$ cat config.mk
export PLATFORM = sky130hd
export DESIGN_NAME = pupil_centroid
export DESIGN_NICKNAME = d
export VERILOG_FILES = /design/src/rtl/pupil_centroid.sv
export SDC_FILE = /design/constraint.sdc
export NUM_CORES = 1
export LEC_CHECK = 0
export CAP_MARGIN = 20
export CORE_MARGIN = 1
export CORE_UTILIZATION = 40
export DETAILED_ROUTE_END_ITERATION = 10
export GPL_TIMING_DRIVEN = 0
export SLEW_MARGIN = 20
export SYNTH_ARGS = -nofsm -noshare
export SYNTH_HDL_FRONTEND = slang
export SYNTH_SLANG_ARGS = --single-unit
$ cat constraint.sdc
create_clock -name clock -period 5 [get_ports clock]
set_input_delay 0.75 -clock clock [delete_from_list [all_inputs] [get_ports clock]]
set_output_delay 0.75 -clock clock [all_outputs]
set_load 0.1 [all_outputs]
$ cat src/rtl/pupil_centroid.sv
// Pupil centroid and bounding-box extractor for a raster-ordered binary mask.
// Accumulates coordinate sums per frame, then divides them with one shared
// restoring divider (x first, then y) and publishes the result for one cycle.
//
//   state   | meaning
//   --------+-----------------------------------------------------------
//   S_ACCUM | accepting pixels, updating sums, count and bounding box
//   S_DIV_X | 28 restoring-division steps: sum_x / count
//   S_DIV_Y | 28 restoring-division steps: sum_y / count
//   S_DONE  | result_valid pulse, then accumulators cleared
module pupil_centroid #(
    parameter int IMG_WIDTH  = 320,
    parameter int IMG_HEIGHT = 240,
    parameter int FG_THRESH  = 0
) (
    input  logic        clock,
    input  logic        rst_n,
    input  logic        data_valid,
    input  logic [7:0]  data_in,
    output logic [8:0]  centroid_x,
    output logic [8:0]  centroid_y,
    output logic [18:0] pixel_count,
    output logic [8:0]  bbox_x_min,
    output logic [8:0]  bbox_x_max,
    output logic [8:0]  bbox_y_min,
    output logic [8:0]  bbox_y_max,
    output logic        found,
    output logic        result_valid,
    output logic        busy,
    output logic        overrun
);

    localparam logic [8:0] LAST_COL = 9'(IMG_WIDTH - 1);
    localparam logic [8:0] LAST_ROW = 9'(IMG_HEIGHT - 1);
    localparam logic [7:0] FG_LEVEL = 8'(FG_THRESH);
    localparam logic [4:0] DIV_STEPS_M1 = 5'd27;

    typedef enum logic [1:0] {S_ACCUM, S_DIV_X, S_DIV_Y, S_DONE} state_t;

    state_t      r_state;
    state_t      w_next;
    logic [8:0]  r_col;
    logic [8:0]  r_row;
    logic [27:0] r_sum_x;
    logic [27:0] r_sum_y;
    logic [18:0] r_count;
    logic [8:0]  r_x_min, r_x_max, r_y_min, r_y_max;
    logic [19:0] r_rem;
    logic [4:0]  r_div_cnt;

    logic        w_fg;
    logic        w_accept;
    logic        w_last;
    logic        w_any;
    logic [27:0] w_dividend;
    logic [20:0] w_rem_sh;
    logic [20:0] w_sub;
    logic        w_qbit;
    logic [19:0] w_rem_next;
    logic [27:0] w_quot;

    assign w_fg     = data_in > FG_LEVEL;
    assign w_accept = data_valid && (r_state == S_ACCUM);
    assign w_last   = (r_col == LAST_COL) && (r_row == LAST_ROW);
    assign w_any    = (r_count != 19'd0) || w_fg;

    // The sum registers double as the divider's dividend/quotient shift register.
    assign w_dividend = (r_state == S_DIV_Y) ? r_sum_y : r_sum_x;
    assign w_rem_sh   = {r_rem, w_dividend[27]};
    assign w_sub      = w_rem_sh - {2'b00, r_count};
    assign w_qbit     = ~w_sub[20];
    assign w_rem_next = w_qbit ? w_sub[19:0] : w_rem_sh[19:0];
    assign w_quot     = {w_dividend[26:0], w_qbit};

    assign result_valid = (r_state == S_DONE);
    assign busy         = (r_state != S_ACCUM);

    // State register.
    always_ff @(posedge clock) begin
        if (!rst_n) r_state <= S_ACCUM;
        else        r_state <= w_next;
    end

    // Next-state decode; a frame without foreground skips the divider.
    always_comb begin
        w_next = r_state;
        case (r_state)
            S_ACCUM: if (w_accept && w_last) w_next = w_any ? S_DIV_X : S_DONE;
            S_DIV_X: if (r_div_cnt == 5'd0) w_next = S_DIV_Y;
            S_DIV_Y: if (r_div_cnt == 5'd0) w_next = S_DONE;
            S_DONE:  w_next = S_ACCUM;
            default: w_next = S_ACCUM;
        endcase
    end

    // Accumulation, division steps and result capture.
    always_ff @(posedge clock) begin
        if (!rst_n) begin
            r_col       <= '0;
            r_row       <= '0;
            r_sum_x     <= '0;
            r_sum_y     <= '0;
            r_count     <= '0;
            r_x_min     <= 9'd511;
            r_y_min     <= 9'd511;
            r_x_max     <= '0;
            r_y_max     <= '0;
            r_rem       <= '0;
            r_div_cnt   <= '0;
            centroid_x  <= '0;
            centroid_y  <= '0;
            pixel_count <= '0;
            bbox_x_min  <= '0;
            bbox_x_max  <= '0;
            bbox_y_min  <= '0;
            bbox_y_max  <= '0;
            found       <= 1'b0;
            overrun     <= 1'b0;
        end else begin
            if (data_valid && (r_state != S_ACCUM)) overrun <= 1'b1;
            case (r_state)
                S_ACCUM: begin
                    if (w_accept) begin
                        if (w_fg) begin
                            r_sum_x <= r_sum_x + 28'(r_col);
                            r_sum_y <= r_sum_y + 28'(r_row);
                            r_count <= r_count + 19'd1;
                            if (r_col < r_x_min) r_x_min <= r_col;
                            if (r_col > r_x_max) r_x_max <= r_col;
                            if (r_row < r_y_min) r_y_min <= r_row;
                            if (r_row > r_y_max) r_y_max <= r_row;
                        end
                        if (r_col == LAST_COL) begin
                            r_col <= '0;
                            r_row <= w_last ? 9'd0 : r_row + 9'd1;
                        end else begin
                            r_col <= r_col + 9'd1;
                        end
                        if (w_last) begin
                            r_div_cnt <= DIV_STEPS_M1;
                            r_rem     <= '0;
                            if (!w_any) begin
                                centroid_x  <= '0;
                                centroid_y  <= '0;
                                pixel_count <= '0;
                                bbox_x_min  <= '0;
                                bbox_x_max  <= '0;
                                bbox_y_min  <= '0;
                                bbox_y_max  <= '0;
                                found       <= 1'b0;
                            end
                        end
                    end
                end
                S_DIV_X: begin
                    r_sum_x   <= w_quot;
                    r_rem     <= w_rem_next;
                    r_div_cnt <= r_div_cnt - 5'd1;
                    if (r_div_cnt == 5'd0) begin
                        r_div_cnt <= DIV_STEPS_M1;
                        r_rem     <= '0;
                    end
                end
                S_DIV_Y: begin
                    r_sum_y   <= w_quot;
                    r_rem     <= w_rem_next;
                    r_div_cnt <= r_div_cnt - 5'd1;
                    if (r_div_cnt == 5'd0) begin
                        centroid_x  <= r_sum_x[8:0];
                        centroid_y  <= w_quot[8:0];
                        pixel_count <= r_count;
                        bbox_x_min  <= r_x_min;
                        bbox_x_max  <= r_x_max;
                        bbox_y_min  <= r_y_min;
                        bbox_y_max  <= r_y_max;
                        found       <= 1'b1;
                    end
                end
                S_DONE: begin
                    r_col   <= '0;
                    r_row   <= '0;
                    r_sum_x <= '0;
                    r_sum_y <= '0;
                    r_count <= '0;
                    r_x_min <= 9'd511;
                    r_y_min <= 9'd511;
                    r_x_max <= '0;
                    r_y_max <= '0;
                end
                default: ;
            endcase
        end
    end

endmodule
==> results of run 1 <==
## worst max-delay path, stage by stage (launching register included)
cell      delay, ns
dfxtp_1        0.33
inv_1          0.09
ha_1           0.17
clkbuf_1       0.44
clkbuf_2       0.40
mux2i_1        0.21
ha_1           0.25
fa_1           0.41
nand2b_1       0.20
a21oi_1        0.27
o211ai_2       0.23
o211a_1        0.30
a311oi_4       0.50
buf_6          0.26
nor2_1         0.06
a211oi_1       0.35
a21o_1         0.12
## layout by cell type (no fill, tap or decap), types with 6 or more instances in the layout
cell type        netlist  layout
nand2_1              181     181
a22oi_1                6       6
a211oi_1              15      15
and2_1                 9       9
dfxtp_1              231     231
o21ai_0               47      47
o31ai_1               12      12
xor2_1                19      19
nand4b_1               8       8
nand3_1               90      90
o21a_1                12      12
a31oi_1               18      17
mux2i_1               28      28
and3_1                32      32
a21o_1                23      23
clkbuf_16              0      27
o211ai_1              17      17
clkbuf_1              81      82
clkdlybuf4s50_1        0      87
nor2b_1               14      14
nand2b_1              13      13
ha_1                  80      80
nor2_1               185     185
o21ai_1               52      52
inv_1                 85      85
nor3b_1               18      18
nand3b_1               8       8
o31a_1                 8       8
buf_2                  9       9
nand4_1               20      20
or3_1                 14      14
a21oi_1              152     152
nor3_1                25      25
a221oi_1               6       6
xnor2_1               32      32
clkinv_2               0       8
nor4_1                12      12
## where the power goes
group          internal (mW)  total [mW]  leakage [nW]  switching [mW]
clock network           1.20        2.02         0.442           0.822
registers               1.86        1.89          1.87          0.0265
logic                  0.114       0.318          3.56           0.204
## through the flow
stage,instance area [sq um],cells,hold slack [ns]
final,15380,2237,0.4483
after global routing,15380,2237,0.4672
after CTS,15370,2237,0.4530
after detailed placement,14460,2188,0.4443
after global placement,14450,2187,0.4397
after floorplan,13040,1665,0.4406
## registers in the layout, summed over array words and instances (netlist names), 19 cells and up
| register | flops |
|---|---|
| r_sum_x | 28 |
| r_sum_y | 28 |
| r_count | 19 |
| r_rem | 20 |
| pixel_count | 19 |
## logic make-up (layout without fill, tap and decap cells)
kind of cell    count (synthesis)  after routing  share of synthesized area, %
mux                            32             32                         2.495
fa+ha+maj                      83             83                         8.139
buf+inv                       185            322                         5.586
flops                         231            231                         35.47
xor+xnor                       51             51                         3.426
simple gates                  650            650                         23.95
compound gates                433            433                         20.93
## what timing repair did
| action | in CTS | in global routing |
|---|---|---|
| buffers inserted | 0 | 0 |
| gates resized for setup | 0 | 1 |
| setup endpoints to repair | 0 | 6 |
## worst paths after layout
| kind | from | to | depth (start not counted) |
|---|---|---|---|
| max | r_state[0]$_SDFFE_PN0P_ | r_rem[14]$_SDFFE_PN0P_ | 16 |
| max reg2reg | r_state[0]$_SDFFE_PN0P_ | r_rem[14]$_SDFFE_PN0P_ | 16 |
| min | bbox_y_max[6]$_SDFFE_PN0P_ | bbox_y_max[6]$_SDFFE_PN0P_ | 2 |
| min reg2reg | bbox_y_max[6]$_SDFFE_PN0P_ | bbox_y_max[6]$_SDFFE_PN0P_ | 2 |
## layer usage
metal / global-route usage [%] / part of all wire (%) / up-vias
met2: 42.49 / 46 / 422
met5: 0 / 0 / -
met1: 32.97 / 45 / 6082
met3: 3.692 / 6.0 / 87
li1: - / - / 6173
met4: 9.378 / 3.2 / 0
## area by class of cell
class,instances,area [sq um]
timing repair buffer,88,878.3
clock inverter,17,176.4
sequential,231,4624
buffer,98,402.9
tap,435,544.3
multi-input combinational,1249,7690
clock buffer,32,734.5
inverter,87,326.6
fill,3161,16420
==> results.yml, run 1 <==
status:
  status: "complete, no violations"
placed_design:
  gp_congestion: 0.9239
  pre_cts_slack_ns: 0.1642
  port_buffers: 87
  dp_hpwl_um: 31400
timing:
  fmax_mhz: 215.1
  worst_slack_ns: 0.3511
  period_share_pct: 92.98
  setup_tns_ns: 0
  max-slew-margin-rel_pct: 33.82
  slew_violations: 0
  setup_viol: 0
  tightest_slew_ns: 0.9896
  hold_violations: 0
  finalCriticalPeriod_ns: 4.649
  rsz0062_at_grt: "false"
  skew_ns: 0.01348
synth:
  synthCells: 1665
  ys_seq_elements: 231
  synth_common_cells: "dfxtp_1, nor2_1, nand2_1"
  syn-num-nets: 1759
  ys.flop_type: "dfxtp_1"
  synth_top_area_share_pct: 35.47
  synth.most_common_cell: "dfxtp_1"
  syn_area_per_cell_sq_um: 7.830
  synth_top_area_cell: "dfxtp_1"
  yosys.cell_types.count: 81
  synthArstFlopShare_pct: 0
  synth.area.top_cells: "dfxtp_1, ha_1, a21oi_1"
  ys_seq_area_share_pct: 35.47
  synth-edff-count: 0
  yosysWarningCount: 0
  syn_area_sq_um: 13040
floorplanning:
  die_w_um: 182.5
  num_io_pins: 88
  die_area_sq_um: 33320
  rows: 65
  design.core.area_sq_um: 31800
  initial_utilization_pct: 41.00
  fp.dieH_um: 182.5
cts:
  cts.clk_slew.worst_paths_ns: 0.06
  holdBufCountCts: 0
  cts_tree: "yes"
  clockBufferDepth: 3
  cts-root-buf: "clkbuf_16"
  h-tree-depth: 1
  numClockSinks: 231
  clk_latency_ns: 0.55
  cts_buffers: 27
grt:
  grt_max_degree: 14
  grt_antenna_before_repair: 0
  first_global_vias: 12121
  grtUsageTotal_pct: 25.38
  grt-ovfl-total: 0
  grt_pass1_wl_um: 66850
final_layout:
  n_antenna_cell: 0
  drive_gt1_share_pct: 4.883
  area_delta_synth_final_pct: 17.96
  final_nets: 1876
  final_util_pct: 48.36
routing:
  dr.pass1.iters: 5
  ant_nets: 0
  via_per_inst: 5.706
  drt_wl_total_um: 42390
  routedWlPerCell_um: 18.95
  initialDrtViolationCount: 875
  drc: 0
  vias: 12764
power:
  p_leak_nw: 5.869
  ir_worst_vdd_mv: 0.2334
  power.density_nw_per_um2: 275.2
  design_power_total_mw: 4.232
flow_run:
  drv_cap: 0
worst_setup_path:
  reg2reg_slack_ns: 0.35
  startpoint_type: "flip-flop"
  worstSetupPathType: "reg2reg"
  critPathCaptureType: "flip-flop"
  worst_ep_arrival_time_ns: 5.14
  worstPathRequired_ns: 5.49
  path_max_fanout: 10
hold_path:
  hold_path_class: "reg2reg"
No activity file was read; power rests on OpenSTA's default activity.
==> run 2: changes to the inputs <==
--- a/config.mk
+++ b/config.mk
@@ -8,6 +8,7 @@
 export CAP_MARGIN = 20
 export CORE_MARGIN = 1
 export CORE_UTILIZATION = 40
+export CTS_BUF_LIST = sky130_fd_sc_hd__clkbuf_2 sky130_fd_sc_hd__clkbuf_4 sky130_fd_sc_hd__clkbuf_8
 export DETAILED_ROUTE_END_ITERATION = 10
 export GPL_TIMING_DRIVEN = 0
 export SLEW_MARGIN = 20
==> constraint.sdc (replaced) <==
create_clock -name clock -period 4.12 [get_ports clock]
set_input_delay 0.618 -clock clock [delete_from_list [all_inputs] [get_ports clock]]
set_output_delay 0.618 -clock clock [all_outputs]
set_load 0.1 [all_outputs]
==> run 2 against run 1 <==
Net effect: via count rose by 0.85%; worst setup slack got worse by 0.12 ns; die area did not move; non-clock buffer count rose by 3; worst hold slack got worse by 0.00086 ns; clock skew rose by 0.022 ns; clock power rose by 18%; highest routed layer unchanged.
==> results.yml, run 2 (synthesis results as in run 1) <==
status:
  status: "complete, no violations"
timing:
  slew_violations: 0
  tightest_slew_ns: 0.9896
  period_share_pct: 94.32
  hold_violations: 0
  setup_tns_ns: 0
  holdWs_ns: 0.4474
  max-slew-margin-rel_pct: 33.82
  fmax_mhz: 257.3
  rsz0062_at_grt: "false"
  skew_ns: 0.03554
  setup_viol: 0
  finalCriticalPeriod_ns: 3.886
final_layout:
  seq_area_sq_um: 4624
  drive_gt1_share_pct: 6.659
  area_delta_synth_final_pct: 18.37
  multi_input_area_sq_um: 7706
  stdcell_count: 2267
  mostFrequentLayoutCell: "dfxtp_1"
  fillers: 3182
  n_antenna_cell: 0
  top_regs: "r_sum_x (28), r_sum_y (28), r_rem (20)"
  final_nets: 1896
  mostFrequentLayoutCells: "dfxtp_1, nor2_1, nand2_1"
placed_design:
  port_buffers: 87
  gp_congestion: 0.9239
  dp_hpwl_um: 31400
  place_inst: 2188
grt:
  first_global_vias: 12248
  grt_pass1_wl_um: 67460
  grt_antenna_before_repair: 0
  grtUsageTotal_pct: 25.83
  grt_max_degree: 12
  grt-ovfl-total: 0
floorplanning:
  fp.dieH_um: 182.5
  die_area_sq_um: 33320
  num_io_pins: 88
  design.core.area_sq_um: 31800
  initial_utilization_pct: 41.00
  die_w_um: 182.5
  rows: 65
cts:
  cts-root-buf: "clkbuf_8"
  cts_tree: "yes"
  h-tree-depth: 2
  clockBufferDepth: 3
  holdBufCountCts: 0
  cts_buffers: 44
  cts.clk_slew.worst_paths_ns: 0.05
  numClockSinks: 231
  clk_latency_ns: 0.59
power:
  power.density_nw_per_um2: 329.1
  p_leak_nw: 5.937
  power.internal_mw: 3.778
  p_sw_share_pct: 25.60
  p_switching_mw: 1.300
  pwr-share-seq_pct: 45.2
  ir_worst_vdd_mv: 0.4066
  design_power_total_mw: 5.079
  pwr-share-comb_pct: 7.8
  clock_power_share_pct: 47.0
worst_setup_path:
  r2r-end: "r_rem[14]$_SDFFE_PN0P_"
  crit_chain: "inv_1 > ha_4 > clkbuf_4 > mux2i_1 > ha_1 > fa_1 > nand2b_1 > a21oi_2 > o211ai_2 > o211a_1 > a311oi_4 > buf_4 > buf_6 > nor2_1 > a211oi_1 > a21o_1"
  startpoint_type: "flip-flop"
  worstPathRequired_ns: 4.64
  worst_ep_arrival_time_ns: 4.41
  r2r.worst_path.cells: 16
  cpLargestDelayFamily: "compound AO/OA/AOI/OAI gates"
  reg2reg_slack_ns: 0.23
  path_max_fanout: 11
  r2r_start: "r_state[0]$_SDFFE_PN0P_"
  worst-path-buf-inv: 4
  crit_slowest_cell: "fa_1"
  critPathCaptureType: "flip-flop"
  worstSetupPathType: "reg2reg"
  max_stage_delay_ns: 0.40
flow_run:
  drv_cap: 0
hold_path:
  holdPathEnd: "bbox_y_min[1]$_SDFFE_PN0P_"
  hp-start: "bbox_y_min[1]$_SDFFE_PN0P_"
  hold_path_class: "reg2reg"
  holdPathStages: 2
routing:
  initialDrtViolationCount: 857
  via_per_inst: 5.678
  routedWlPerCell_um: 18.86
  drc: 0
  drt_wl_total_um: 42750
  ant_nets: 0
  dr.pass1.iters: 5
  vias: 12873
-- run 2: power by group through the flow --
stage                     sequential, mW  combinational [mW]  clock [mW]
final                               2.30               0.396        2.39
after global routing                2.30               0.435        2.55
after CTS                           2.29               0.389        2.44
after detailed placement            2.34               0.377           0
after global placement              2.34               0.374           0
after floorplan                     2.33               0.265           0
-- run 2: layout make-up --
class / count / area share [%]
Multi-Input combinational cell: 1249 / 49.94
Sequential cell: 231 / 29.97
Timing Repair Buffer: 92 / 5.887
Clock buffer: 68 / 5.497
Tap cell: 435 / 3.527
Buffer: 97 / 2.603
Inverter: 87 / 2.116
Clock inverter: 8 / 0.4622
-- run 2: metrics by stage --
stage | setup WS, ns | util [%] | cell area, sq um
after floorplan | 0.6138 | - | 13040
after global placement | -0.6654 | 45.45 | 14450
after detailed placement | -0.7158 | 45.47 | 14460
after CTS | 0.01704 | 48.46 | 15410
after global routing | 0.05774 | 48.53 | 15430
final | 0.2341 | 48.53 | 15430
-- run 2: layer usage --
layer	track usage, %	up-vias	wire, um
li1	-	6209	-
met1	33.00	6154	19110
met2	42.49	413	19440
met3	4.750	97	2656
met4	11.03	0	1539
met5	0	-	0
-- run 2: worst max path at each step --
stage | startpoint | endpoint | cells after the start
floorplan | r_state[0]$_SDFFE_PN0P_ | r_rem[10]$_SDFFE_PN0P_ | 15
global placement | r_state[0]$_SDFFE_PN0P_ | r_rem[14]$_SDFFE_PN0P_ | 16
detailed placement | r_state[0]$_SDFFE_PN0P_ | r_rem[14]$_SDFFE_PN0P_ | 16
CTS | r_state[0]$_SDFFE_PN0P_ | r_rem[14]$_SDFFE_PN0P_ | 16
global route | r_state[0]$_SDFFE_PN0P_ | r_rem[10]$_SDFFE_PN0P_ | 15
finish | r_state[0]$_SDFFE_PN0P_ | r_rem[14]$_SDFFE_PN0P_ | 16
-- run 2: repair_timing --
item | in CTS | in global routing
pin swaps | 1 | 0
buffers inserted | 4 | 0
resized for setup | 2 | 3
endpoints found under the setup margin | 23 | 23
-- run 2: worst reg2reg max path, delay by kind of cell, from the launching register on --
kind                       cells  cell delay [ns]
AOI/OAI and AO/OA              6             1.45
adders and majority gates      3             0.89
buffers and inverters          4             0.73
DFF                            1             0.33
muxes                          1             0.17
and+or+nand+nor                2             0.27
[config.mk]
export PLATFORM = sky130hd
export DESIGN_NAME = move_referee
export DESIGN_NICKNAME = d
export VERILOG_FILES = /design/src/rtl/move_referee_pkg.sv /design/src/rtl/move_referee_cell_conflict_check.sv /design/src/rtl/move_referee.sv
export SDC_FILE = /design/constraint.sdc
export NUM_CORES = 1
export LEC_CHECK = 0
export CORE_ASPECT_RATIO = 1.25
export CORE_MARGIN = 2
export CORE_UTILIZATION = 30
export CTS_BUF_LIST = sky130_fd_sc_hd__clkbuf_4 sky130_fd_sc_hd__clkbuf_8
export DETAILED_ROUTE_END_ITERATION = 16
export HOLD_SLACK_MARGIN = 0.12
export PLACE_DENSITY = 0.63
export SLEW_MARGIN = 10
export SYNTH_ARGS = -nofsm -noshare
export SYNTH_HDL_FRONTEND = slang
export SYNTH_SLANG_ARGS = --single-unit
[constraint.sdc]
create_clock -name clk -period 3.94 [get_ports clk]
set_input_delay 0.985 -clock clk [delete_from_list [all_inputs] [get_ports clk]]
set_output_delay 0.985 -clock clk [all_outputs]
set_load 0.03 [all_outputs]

TASK TO COMPLETE: Take exactly the lines from the one containing "export VERILOG_FILES = /design/src/rtl/pupil_centroid.sv" through the one containing "and bounding box" in the data above, and output them with nothing added.

OUTPUT:
export VERILOG_FILES = /design/src/rtl/pupil_centroid.sv
export SDC_FILE = /design/constraint.sdc
export NUM_CORES = 1
export LEC_CHECK = 0
export CAP_MARGIN = 20
export CORE_MARGIN = 1
export CORE_UTILIZATION = 40
export DETAILED_ROUTE_END_ITERATION = 10
export GPL_TIMING_DRIVEN = 0
export SLEW_MARGIN = 20
export SYNTH_ARGS = -nofsm -noshare
export SYNTH_HDL_FRONTEND = slang
export SYNTH_SLANG_ARGS = --single-unit
$ cat constraint.sdc
create_clock -name clock -period 5 [get_ports clock]
set_input_delay 0.75 -clock clock [delete_from_list [all_inputs] [get_ports clock]]
set_output_delay 0.75 -clock clock [all_outputs]
set_load 0.1 [all_outputs]
$ cat src/rtl/pupil_centroid.sv
// Pupil centroid and bounding-box extractor for a raster-ordered binary mask.
// Accumulates coordinate sums per frame, then divides them with one shared
// restoring divider (x first, then y) and publishes the result for one cycle.
//
//   state   | meaning
//   --------+-----------------------------------------------------------
//   S_ACCUM | accepting pixels, updating sums, count and bounding box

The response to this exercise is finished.